What the task requires
Restating the data exactly is the whole task.

(Stored data)
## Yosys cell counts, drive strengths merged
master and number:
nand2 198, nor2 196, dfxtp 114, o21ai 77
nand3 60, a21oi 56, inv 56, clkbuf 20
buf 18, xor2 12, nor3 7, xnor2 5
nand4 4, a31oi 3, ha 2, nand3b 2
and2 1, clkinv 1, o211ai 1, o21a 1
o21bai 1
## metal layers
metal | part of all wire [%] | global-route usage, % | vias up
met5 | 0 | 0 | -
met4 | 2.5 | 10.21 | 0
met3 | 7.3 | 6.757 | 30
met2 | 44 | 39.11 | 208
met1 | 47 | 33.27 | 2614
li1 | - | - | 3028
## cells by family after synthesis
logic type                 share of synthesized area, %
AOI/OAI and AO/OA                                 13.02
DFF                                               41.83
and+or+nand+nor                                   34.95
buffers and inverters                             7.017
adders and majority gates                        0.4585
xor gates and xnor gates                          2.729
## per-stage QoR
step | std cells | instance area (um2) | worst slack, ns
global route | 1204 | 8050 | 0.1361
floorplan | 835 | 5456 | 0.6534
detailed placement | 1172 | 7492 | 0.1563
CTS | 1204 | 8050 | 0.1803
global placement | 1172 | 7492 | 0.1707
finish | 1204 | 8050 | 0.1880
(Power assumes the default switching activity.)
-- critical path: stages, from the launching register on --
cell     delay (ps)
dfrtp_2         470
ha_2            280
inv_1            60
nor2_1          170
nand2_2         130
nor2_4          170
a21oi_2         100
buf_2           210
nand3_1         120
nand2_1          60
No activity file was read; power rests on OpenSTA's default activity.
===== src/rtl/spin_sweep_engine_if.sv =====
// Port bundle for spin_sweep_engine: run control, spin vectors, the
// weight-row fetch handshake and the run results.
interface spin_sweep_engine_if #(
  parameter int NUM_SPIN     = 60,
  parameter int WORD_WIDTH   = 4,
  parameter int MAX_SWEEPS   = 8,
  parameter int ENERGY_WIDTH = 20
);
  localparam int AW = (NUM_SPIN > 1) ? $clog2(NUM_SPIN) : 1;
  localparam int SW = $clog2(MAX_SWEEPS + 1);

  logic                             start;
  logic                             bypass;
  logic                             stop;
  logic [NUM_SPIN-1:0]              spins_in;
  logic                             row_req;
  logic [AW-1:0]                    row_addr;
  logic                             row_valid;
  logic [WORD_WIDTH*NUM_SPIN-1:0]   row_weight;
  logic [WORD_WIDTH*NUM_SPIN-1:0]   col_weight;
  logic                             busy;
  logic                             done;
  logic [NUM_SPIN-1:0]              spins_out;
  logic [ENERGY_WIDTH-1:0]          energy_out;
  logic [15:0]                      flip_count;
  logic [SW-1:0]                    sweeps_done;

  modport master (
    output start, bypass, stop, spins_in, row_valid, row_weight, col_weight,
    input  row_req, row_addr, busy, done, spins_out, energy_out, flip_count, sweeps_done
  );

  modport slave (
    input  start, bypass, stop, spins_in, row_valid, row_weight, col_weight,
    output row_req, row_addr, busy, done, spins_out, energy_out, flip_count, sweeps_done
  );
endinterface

Your response
## Yosys cell counts, drive strengths merged
master and number:
nand2 198, nor2 196, dfxtp 114, o21ai 77
nand3 60, a21oi 56, inv 56, clkbuf 20
buf 18, xor2 12, nor3 7, xnor2 5
nand4 4, a31oi 3, ha 2, nand3b 2
and2 1, clkinv 1, o211ai 1, o21a 1
o21bai 1
## metal layers
metal | part of all wire [%] | global-route usage, % | vias up
met5 | 0 | 0 | -
met4 | 2.5 | 10.21 | 0
met3 | 7.3 | 6.757 | 30
met2 | 44 | 39.11 | 208
met1 | 47 | 33.27 | 2614
li1 | - | - | 3028
## cells by family after synthesis
logic type                 share of synthesized area, %
AOI/OAI and AO/OA                                 13.02
DFF                                               41.83
and+or+nand+nor                                   34.95
buffers and inverters                             7.017
adders and majority gates                        0.4585
xor gates and xnor gates                          2.729
## per-stage QoR
step | std cells | instance area (um2) | worst slack, ns
global route | 1204 | 8050 | 0.1361
floorplan | 835 | 5456 | 0.6534
detailed placement | 1172 | 7492 | 0.1563
CTS | 1204 | 8050 | 0.1803
global placement | 1172 | 7492 | 0.1707
finish | 1204 | 8050 | 0.1880
(Power assumes the default switching activity.)
-- critical path: stages, from the launching register on --
cell     delay (ps)
dfrtp_2         470
ha_2            280
inv_1            60
nor2_1          170
nand2_2         130
nor2_4          170
a21oi_2         100
buf_2           210
nand3_1         120
nand2_1          60
No activity file was read; power rests on OpenSTA's default activity.
===== src/rtl/spin_sweep_engine_if.sv =====
// Port bundle for spin_sweep_engine: run control, spin vectors, the
// weight-row fetch handshake and the run results.
interface spin_sweep_engine_if #(
  parameter int NUM_SPIN     = 60,
  parameter int WORD_WIDTH   = 4,
  parameter int MAX_SWEEPS   = 8,
  parameter int ENERGY_WIDTH = 20
);
  localparam int AW = (NUM_SPIN > 1) ? $clog2(NUM_SPIN) : 1;
  localparam int SW = $clog2(MAX_SWEEPS + 1);

  logic                             start;
  logic                             bypass;
  logic                             stop;
  logic [NUM_SPIN-1:0]              spins_in;
  logic                             row_req;
  logic [AW-1:0]                    row_addr;
  logic                             row_valid;
  logic [WORD_WIDTH*NUM_SPIN-1:0]   row_weight;
  logic [WORD_WIDTH*NUM_SPIN-1:0]   col_weight;
  logic                             busy;
  logic                             done;
  logic [NUM_SPIN-1:0]              spins_out;
  logic [ENERGY_WIDTH-1:0]          energy_out;
  logic [15:0]                      flip_count;
  logic [SW-1:0]                    sweeps_done;

  modport master (
    output start, bypass, stop, spins_in, row_valid, row_weight, col_weight,
    input  row_req, row_addr, busy, done, spins_out, energy_out, flip_count, sweeps_done
  );

  modport slave (
    input  start, bypass, stop, spins_in, row_valid, row_weight, col_weight,
    output row_req, row_addr, busy, done, spins_out, energy_out, flip_count, sweeps_done
  );
endinterface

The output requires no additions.